Klara is an AF, or “Artificial Friend,” of a slightly older model than the current production run; she can’t do the perfect acrobatics of the newer B3 line, and she is in constant need of recharging owing to “solar absorption problems,” so much so that “after four continuous days of Pollution,” she recounts, “I could feel myself weakening.” She’s uncommonly intelligent, and even as she goes unsold in the store where she’s on display, she takes in the details of every human visitor. When a teenager named Josie picks her out, to the dismay of her mother, whose stern gaze “never softened or wavered,” Klara has the opportunity to learn a new grammar of portentous meaning: Josie is gravely ill, the Mother deeply depressed by the earlier death of her other daughter. Klara has never been outside, and when the Mother takes her to see a waterfall, Josie being too ill to go along, she asks the Mother about that death, only to be told, “It’s not your business to be curious.” It becomes clear that Klara is not just an AF; she’s being groomed to be a surrogate daughter in the event that Josie, too, dies.

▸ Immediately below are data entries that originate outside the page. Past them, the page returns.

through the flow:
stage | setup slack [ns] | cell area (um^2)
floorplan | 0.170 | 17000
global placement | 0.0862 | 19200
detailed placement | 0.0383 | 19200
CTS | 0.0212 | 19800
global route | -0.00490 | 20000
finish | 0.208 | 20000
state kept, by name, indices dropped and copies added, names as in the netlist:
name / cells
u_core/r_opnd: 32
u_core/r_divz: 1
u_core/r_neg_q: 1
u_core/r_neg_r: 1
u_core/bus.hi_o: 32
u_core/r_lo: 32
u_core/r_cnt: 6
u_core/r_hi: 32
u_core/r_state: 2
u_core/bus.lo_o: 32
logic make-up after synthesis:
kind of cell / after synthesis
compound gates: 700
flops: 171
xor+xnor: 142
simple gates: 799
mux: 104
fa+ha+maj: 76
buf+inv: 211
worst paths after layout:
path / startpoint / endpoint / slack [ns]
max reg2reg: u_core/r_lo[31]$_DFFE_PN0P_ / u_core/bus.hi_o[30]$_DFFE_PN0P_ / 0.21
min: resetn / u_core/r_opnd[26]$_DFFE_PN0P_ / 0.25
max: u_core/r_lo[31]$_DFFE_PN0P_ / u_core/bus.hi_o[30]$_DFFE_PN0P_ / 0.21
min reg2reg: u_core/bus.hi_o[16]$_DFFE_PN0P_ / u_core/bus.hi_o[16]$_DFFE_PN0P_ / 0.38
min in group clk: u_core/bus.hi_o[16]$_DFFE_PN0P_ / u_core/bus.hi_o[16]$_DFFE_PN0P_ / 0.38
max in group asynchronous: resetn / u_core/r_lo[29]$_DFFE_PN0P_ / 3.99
**src/rtl/alu_raxs.sv**
```systemverilog
// rtl/alu_raxs.sv - N-bit ALU with registered active-low seven-segment outputs (optional divider: ALU_RAXS_DIV_EN)
module alu_raxs #(
  parameter int N = 4
) (
  input  logic         clk,
  input  logic         rst,
  input  logic [N-1:0] A_num,
  input  logic [N-1:0] B_num,
  input  logic [3:0]   operation,
  output logic [6:0]   seg1,
  output logic [6:0]   seg2,
  output logic [6:0]   result_seg
);

  // Shift amounts at or beyond the operand width clear the result.
  localparam logic [N-1:0] SHIFT_LIMIT = N'(N);
  localparam logic [N-1:0] ONE         = N'(1);

  // All-off pattern shown while in reset.
  localparam logic [6:0] SEG_BLANK = 7'b1111111;

  typedef enum logic [3:0] {
    OP_ADD = 4'b0000,
    OP_SUB = 4'b0001,
    OP_MUL = 4'b0010,
    OP_DIV = 4'b0011,
    OP_MOD = 4'b0100,
    OP_AND = 4'b0101,
    OP_OR  = 4'b0110,
    OP_XOR = 4'b0111,
    OP_SHL = 4'b1000,
    OP_SHR = 4'b1001,
    OP_NOT = 4'b1010,
    OP_INC = 4'b1011,
    OP_DEC = 4'b1100
  } op_t;

  logic [N-1:0] result;
  logic [6:0]   seg1_next;
  logic [6:0]   seg2_next;
  logic [6:0]   result_seg_next;

  // Active-low hex digit, bit order {g,f,e,d,c,b,a}.
  function automatic logic [6:0] hex_to_seg(input logic [3:0] value);
    logic [6:0] seg;
    case (value)
      4'h0:    seg = 7'b1000000;
      4'h1:    seg = 7'b1111001;
      4'h2:    seg = 7'b0100100;
      4'h3:    seg = 7'b0110000;
      4'h4:    seg = 7'b0011001;
      4'h5:    seg = 7'b0010010;
      4'h6:    seg = 7'b0000010;
      4'h7:    seg = 7'b1111000;
      4'h8:    seg = 7'b0000000;
      4'h9:    seg = 7'b0010000;
      4'hA:    seg = 7'b0001000;
      4'hB:    seg = 7'b0000011;
      4'hC:    seg = 7'b1000110;
      4'hD:    seg = 7'b0100001;
      4'hE:    seg = 7'b0000110;
      default: seg = 7'b0001110;
    endcase
    return seg;
  endfunction

  // ALU: every operation wraps to N bits; unused and reserved opcodes give 0.
  always_comb begin
    result = '0;
    case (operation)
      OP_ADD: result = A_num + B_num;
      OP_SUB: result = A_num - B_num;
      OP_MUL: result = A_num * B_num;
`ifdef ALU_RAXS_DIV_EN
      OP_DIV: result = (B_num == '0) ? '1 : A_num / B_num;
      OP_MOD: result = (B_num == '0) ? '1 : A_num % B_num;
`endif
      OP_AND: result = A_num & B_num;
      OP_OR:  result = A_num | B_num;
      OP_XOR: result = A_num ^ B_num;
      OP_SHL: result = (B_num >= SHIFT_LIMIT) ? '0 : (A_num << B_num);
      OP_SHR: result = (B_num >= SHIFT_LIMIT) ? '0 : (A_num >> B_num);
      OP_NOT: result = ~A_num;
      OP_INC: result = A_num + ONE;
      OP_DEC: result = A_num - ONE;
      default: result = '0;
    endcase
  end

  // Decode the low nibble of each displayed value ahead of the output register.
  always_comb begin
    seg1_next       = hex_to_seg(A_num[3:0]);
    seg2_next       = hex_to_seg(B_num[3:0]);
    result_seg_next = hex_to_seg(result[3:0]);
  end

  // Single output register stage; reset blanks the display immediately.
  always_ff @(posedge clk or posedge rst) begin
    if (rst) begin
      seg1       <= SEG_BLANK;
      seg2       <= SEG_BLANK;
      result_seg <= SEG_BLANK;
    end else begin
      seg1       <= seg1_next;
      seg2       <= seg2_next;
      result_seg <= result_seg_next;
    end
  end

endmodule

```
==> config.mk <==
export PLATFORM = sky130hd
export DESIGN_NAME = count_pwm_gen_flat
export DESIGN_NICKNAME = d
export VERILOG_FILES = /design/src/rtl/count_pwm_if.sv /design/src/rtl/count_pwm_gen.sv /design/src/flat_wrapper.sv
export SDC_FILE = /design/constraint.sdc
export NUM_CORES = 1
export LEC_CHECK = 0
export BUFFER_PORTS_ARGS = -buffer_cell sky130_fd_sc_hd__buf_2
export CAP_MARGIN = 20
export CELL_PAD_IN_SITES_DETAIL_PLACEMENT = 1
export CELL_PAD_IN_SITES_GLOBAL_PLACEMENT = 1
export CORE_ASPECT_RATIO = 1.2
export CORE_UTILIZATION = 44
export DETAILED_ROUTE_END_ITERATION = 8
export PLACE_DENSITY_LB_ADDON = 0.3
export SETUP_SLACK_MARGIN = 0.3
export SKIP_LAST_GASP = 1
export SLEW_MARGIN = 20
export SYNTH_ARGS = -nofsm -noshare
export SYNTH_HDL_FRONTEND = slang
export SYNTH_SLANG_ARGS = --single-unit
==> constraint.sdc <==
create_clock -name clk -period 4.27 [get_ports clk]
set_clock_uncertainty 0.2 [all_clocks]
set_input_delay 0.2135 -clock clk [delete_from_list [all_inputs] [get_ports clk]]
set_output_delay 0.2135 -clock clk [all_outputs]
set_load 0.01 [all_outputs]
==> src/rtl/count_pwm_if.sv <==
// Bus bundle for count_pwm_gen: counter sample, control and duty inputs,
// PWM/status outputs. The design sits on the slave modport.
interface count_pwm_if #(
   parameter int WIDTH    = 8,
   parameter int DT_WIDTH = 4
);
   logic [WIDTH-1:0]    count_i;
   logic                en_i;
   logic                mode_i;
   logic [WIDTH-1:0]    duty_i;
   logic                duty_we;
   logic [DT_WIDTH-1:0] deadtime_i;
   logic                pwm_o;
   logic                pwm_n_o;
   logic                period_o;
   logic                match_o;
   logic                busy_o;
   logic [7:0]          wrap_cnt_o;

   modport master (
      output count_i, en_i, mode_i, duty_i, duty_we, deadtime_i,
      input  pwm_o, pwm_n_o, period_o, match_o, busy_o, wrap_cnt_o
   );

   modport slave (
      input  count_i, en_i, mode_i, duty_i, duty_we, deadtime_i,
      output pwm_o, pwm_n_o, period_o, match_o, busy_o, wrap_cnt_o
   );
endinterface
[config.mk]
export PLATFORM = sky130hd
export DESIGN_NAME = alu_dm_pipe_hs
export DESIGN_NICKNAME = d
export VERILOG_FILES = /design/src/rtl/alu_dm_pipe_hs.sv
export SDC_FILE = /design/constraint.sdc
export NUM_CORES = 1
export LEC_CHECK = 0
export ABC_AREA = 1
export BUFFER_PORTS_ARGS = -buffer_cell sky130_fd_sc_hd__buf_2
export CAP_MARGIN = 20
export CORE_UTILIZATION = 51
export CTS_BUF_LIST = sky130_fd_sc_hd__clkbuf_4
export DETAILED_ROUTE_END_ITERATION = 10
export GPL_ROUTABILITY_DRIVEN = 0
export GPL_TIMING_DRIVEN = 0
export MAX_ROUTING_LAYER = met4
export PLACE_DENSITY = 0.76
export SLEW_MARGIN = 10
export SYNTH_ARGS = -nofsm -noshare
export SYNTH_HDL_FRONTEND = slang
export SYNTH_SLANG_ARGS = --single-unit
[constraint.sdc]
create_clock -name clk -period 1.4 [get_ports clk]
set_input_delay 0.21 -clock clk [delete_from_list [all_inputs] [get_ports clk]]
set_output_delay 0.21 -clock clk [all_outputs]
set_load 0.01 [all_outputs]
[src/rtl/alu_dm_pipe_hs.sv]
// ALU->DM pipeline stage register with valid/ready handshake, flush,
// optional two-entry skid buffer and a saturating stall counter.
module alu_dm_pipe_hs #(
  parameter int DATA_W      = 32,
  parameter int RD_W        = 5,
  parameter int SKID        = 1,
  parameter int STALL_CNT_W = 16
) (
  input  logic                   clk,
  input  logic                   rst,
  input  logic                   flush,
  input  logic                   in_valid,
  output logic                   in_ready,
  input  logic [DATA_W-1:0]      aluResult_ALU,
  input  logic [DATA_W-1:0]      op2_ALU,
  input  logic [RD_W-1:0]        rd_ALU,
  input  logic                   isWb_ALU,
  output logic                   out_valid,
  input  logic                   out_ready,
  output logic [DATA_W-1:0]      aluResult_DM,
  output logic [DATA_W-1:0]      op2_DM,
  output logic [RD_W-1:0]        rd_DM,
  output logic                   isWb_DM,
  output logic [STALL_CNT_W-1:0] stall_cnt
);

  typedef struct packed {
    logic [DATA_W-1:0] alu;
    logic [DATA_W-1:0] op2;
    logic [RD_W-1:0]   rd;
    logic              wb;
  } ent_t;

  ent_t                   w_in;
  ent_t                   r_m;
  logic                   r_mv;
  logic                   w_acc;
  logic                   w_drain;
  logic [STALL_CNT_W-1:0] r_stall;

  assign w_in    = '{alu: aluResult_ALU, op2: op2_ALU,
                     rd: rd_ALU, wb: isWb_ALU};
  assign w_acc   = in_valid & in_ready;
  assign w_drain = r_mv & out_ready;

  generate
    if (SKID != 0) begin : g_skid
      ent_t r_s;
      logic r_sv;

      // Ready comes straight from the skid valid flop.
      assign in_ready = !r_sv;

      always_ff @(posedge clk) begin
        if (rst) begin
          r_mv <= 1'b0;
          r_sv <= 1'b0;
          r_m  <= '0;
          r_s  <= '0;
        end else if (flush) begin
          r_mv <= 1'b0;
          r_sv <= 1'b0;
        end else if (!r_mv || w_drain) begin
          if (r_sv) begin
            r_m  <= r_s;
            r_mv <= 1'b1;
            if (w_acc) r_s <= w_in;
            else       r_sv <= 1'b0;
          end else begin
            r_mv <= w_acc;
            if (w_acc) r_m <= w_in;
          end
        end else if (w_acc) begin
          r_s  <= w_in;
          r_sv <= 1'b1;
        end
      end
    end else begin : g_noskid
      assign in_ready = !r_mv | out_ready;

      always_ff @(posedge clk) begin
        if (rst) begin
          r_mv <= 1'b0;
          r_m  <= '0;
        end else if (flush) begin
          r_mv <= 1'b0;
        end else if (w_acc) begin
          r_m  <= w_in;
          r_mv <= 1'b1;
        end else if (w_drain) begin
          r_mv <= 1'b0;
        end
      end
    end
  endgenerate

  // Flush does not touch the counter; only reset clears it.
  always_ff @(posedge clk) begin
    if (rst) begin
      r_stall <= '0;
    end else if (r_mv && !out_ready && (r_stall != '1)) begin
      r_stall <= r_stall + STALL_CNT_W'(1);
    end
  end

  assign out_valid    = r_mv;
  assign aluResult_DM = r_m.alu;
  assign op2_DM       = r_m.op2;
  assign rd_DM        = r_m.rd;
  assign isWb_DM      = r_mv & r_m.wb;
  assign stall_cnt    = r_stall;

endmodule

==> Word-level counts from Yosys, hierarchy flattened <==
Index checks and enable logic that the tools add are counted.
{ "op_classes": {"add_sub_neg": 1, "multipliers": 0, "div_mod_pow": 0, "order_cmp": 0, "eq_ne": 2, "n_shift": 0, "n_mux": 10, "bitwise_logic": 4, "reduce_logical": 11} }
{ "op_table": {"columns": ["cell", "n"], "rows": [
  ["$mux W70", 5],
  ["$add A16 B1 Y16 const B", 1],
  ["$ne A16 B16 Y1 const B", 1],
  ["$mux W1", 5],
  ["$reduce_bool A2 Y1", 2],
  ["$and A1 B1 Y1", 3],
  ["$logic_not A1 Y1", 3],
  ["$reduce_and A3 Y1", 1],
  ["$logic_and A1 B1 Y1", 2],
  ["$ne A2 B2 Y1 const B", 1],
  ["$reduce_and A2 Y1", 1],
  ["$reduce_or A2 Y1", 1],
  ["$logic_or A1 B1 Y1", 1],
  ["$not A1 Y1", 1]
]} }
{ "word_totals": {"ff_bits": 158, "latchBits": 0, "ram_bits": 0, "rom_bits": 0, "out_inout_bits": 88, "word_cells": 39, "mem_count": 0} }

==> Longest topological paths before layout <==
{ "depth": {"depth_word": 5, "ltp_mapped": 9} }

==> Worst setup path after synthesis <==
No wires, ideal clock.
{ "synth_path": {"path_type": "flip-flop to flip-flop", "start": "register r_stall[0], in the netlist stall_cnt[0]", "end": "register r_stall[1], in the netlist stall_cnt[1]", "setup_ns": 0.118, "arrival_ns": 1.326, "slack_ns": -0.044, "path_stages_with_launch": 9, "synth_period_minus_slack_ns": 1.444, "cell_sequence": "dfxtp_1 -> ha_1 -> inv_1 -> nor2_2 -> nand2_1 -> nor2_4 -> nor2_1 -> o21ai_1 -> nor2_1"} }
{ "synth_between": {"elab_chain_len": 2, "word_cells_on_any_way": 3} }
{ "synth_lines": {"columns": ["item", "line_no", "text"], "rows": [
  ["start, declared", "39", "logic [STALL_CNT_W-1:0] r_stall;"],
  ["start signal, assigned", "102", "r_stall <= r_stall + STALL_CNT_W'(1);"],
  ["branches (longest 2 deep; another with $add A16 B1 Y16)", null, null]
]} }
Several ways; the timed one is not identified.
A chain may end at the register's enable or synchronous reset.

==> Worst setup path in the final report <==
{ "layout_path": {"start": "register g_skid.r_sv", "end": "output in_ready"} }
{ "layout_between": {"elab_chain_len": 1} }
{ "layout_lines": {"columns": ["item", "line_no", "text"], "rows": [
  ["start, declared", "49", "logic r_sv;"],
  ["start signal, assigned", "57", "r_sv <= 1'b0;"],
  ["start signal, assigned", "62", "r_sv <= 1'b0;"],
  ["start signal, assigned", "68", "else r_sv <= 1'b0;"],
  ["$logic_not A1 Y1", "52", "assign in_ready = !r_sv;"],
  ["end, declared", "13", "output logic in_ready,"]
]} }
Every way passes these cells.

==> impl_metrics.toml <==
[hold_path]
holdCritPathClass = "input pin to register"

[status]
failing_checks = "setup timing"
result_of_the_run = "finished with violations"

[floorplan]
dieHeight_microns = 121.9
core.rowCount = 43
initial_core_util = 0.5260
ios = 163
die_w_microns = 121.9
fp.coreArea_sq_mm = 0.01393
fp.dieArea_sq_mm = 0.01485

[global_route]
antenna_found_initial = 0
grt_first_pass_wirelength_microns = 31400
global_route.overflow_total = 0
first_global_vias = 6647
pin_count_of_the_biggest_net_entering_global_routing = 20
grt_util_all_layers = 0.2791

[detailed_routing]
drtPass1Iterations = 6
vias_per_cell = 5.069
drt_first_iter_violations = 542
vias = 7639
antenna_left = 0
detail_route.wl_per_cell_microns = 14.63
wl_microns = 22040
post-route-drc-count = 0

[clock_tree]
clk-insertion-delay-late_ps = 590
cts-root-buf = "sky130_fd_sc_hd__clkbuf_4"
clk_pin_slew_worst_paths_ps = 120
cts_max_level = 4
clock_tree_from_tritoncts = "done"
cts_buf_count = 17
clock_sink_count = 158
max-clock-path-buffers = 2

[place]
placed_area_sq_mm = 0.008372
port_buffers = 162
placedCellCount = 1400
hpwl_microns = 12890

[setup_path]
startpoint_class_of_the_critical_path = "register"
critical_path_required_ps = 1190
critPathMaxStageDelay_ps = 400
worst-path-max-fanout = 3
rrSetupSlack_ps = -80
critical_path.cell_chain = "inv_6 -> clkbuf_16 -> buf_6"
worstSetupPathType = "register to output pin"
worst_ep_arrival_time_ps = 1280
timing.critical_path.slowest_stage_cell = "sky130_fd_sc_hd__dfxtp_4"
timing.critical_path.buf_inv = 3
setup.worst_path.end_class = "output pin"
critPathTopFamily = "flip-flops"

[timing]
max_clock_freq_mhz = 671.6
clock_skew_ps = 14.29
fin_crit_sh = 1.064
rsz_0062_raised_after_global_routing = "yes"
final_period_minus_worst_setup_slack_ps = 1489
number_of_hold_violations_in_the_final_report = 0
worst_slew_margin_relative_to_its_limit = 0.5936
drv_slew = 0
post-route-worst-setup-slack_ps = -88.92
max_slew.worst_pin.slew_ps = 609.6
final-setup-viol-count = 34

[job]
max_cap_viol_count = 0

[yosys]
synth-warning-count = 0
synth_area_sq_mm = 0.007330
ys_ff_latch = 158
syn-mean-instance-area_sq_um = 6.928
syn_inst = 1058
syn-num-nets = 1134
synth_unique_cells = 24
synth_seq_area_share = 0.4315

[finish]
syn2layout_area_growth_pct = 44.59
finalInstanceArea_sq_mm = 0.01060
post_route_cells_drive_above_1_share = 0.3424
post_layout_nonfiller_instances = 1507
final_util = 0.7605
finalNetCount = 1390

[power_and_ir_drop]
ir_worst_vdd_v = 0.0008387
power.total_uw = 9681
power_per_cell_area_mw_per_mm2 = 913.5
leakagePower_uw = 0.004796
tightest hold or removal path, cell delays in order:
cell and delay (ps):
sky130_fd_sc_hd__buf_2 80, sky130_fd_sc_hd__inv_1 80, sky130_fd_sc_hd__nand2_8 90, sky130_fd_sc_hd__inv_6 40, sky130_fd_sc_hd__nand2_1 50, sky130_fd_sc_hd__nand2_1 40
Yosys cell counts, drive strengths merged:
| library cell | number | area, sq um |
|---|---|---|
| inv | 111 | 416.7 |
| buf | 105 | 745.7 |
| ha | 1 | 12.51 |
| nand3 | 15 | 80.08 |
| clkbuf | 28 | 106.4 |
| nor2 | 149 | 581.8 |
| a21oi | 100 | 500.5 |
| nand2 | 216 | 815.8 |
| and2 | 2 | 12.51 |
| nand4 | 6 | 58.80 |
| dfxtp | 158 | 3163 |
| nor3 | 4 | 20.02 |
| o21ai | 163 | 815.8 |
cells by family (layout without fill, tap and decap cells):
logic type      count (synthesis)  in the layout  synth area share
flops                         158            158            0.4315
other cells                     0              1                 0
buf+inv                       244            512            0.1731
simple gates                  392            392            0.2141
compound gates                263            263            0.1796
fa+ha+maj                       1              1          0.001707
metal layers:
metal / part of all wire / track usage / up-vias
li1: - / - / 3795
met1: 0.42 / 0.3472 / 3535
met2: 0.51 / 0.4492 / 257
met3: 0.051 / 0.05478 / 52
met4: 0.022 / 0.09877 / 0
met5: 0 / - / -
what timing repair did:
item                                    in CTS  in global routing
endpoints found under the hold margin       85                  0
endpoints found under the setup margin     168                232
pin swaps                                    3                 19
gates cloned                                 2                  7
gates resized for setup                     66                290
setup buffers                                9                 12
hold buffers                                73                  0
report_power, final:
part	leakage, uW	internal [uW]	switching [uW]
registers	0.00132	4690	114
logic	0.00329	818	700
clock network	0.000182	1740	1620
cell type report:
type	instances	area, sq um
Multi-Input combinational cell	656	3110
Buffer	105	832.0
Fill cell	1008	3337
Clock inverter	14	222.7
Timing Repair Buffer	265	2357
Tap cell	180	225.2
Clock buffer	17	127.6
Inverter	111	431.7
Antenna cell	1	2.502
Sequential cell	158	3288
final timing paths:
kind                             startpoint             end  cells after the start
worst max-delay path            g_skid.r_sv        in_ready                      3
worst min-delay path              out_ready       out_valid                      6
worst max register to register  g_skid.r_sv  g_skid.r_s[29]                      9
worst min register to register   op2_DM[29]      op2_DM[29]                      2
flip-flops by register name, summed over array words and instances, names as in the netlist:
register,cells
rd_DM,5
out_valid,1
r_m,1
g_skid.r_sv,1
aluResult_DM,32
g_skid.r_s,70
op2_DM,32
stall_cnt,16
metrics by stage:
step,worst slack (ps),setup TNS (ps),hold slack [ps]
2_1_floorplan,15.30,0,353.1
3_3_place_gp,-232.5,-16000,433.2
3_5_place_dp,-222.1,-16650,438.1
4_1_cts,-101.8,-143.1,46.06
5_1_grt,-130.4,-6704,57.66
6_report,-88.92,-1042,34.71
cell usage in the layout, fill, tap and decap left out, types with 3 or more instances in the layout:
master / n
sky130_fd_sc_hd__a21oi_1: 97
sky130_fd_sc_hd__a21oi_2: 3
sky130_fd_sc_hd__buf_12: 3
sky130_fd_sc_hd__buf_2: 99
sky130_fd_sc_hd__buf_4: 70
sky130_fd_sc_hd__buf_6: 83
sky130_fd_sc_hd__buf_8: 10
sky130_fd_sc_hd__bufinv_16: 6
sky130_fd_sc_hd__clkbuf_1: 16
sky130_fd_sc_hd__clkbuf_16: 7
sky130_fd_sc_hd__clkbuf_2: 4
sky130_fd_sc_hd__clkbuf_4: 22
sky130_fd_sc_hd__clkinv_2: 4
sky130_fd_sc_hd__dfxtp_1: 72
sky130_fd_sc_hd__dfxtp_2: 79
sky130_fd_sc_hd__dfxtp_4: 7
sky130_fd_sc_hd__dlygate4sd3_1: 73
sky130_fd_sc_hd__inv_1: 105
sky130_fd_sc_hd__nand2_1: 207
sky130_fd_sc_hd__nand2_2: 8
sky130_fd_sc_hd__nand3_1: 11
sky130_fd_sc_hd__nand4_1: 4
sky130_fd_sc_hd__nor2_1: 130
sky130_fd_sc_hd__nor2_2: 11
sky130_fd_sc_hd__nor2_4: 8
sky130_fd_sc_hd__nor3_1: 3
sky130_fd_sc_hd__o21ai_0: 93
sky130_fd_sc_hd__o21ai_1: 57
sky130_fd_sc_hd__o21ai_2: 13
(Power assumes the default switching activity.)
**config.mk**
```make
export PLATFORM = sky130hd
export DESIGN_NAME = pl_hazard_unit
export DESIGN_NICKNAME = d
export VERILOG_FILES = /design/src/rtl/pl_pkg.sv /design/src/rtl/pl_fwd_sel.sv /design/src/rtl/pl_hazard_unit.sv
export SDC_FILE = /design/constraint.sdc
export NUM_CORES = 1
export LEC_CHECK = 0
export ABC_AREA = 1
export BUFFER_PORTS_ARGS = -buffer_cell sky130_fd_sc_hd__buf_4
export CAP_MARGIN = 25
export CORE_UTILIZATION = 45
export DETAILED_ROUTE_END_ITERATION = 8
export PLACE_DENSITY_LB_ADDON = 0.05
export SYNTH_ARGS = -nofsm -noshare
export SYNTH_HDL_FRONTEND = slang
export SYNTH_HIERARCHICAL = 1
export SYNTH_SLANG_ARGS = --single-unit
export TNS_END_PERCENT = 20
```
**constraint.sdc**
```tcl
create_clock -name clk -period 1.7 [get_ports clk]
set_clock_uncertainty 0.15 [all_clocks]
set_input_delay 0.085 -clock clk [delete_from_list [all_inputs] [get_ports clk]]
set_output_delay 0.085 -clock clk [all_outputs]
set_load 0.005 [all_outputs]
```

Much of Ishiguro’s tale is veiled: We’re never quite sure why Josie is so ill, the consequence, it seems, of genetic editing, or why the world has become such a grim place. It’s clear, though, that it’s a future where the rich, as ever, enjoy every privilege and where children are marshaled into forced social interactions where the entertainment is to abuse androids. Working territory familiar to readers of Brian Aldiss—and Carlo Collodi, for that matter—Ishiguro delivers a story, very much of a piece with his Never Let Me Go, that is told in hushed tones, one in which Klara’s heart, if she had one, is destined to be broken and artificial humans are revealed to be far better than the real thing.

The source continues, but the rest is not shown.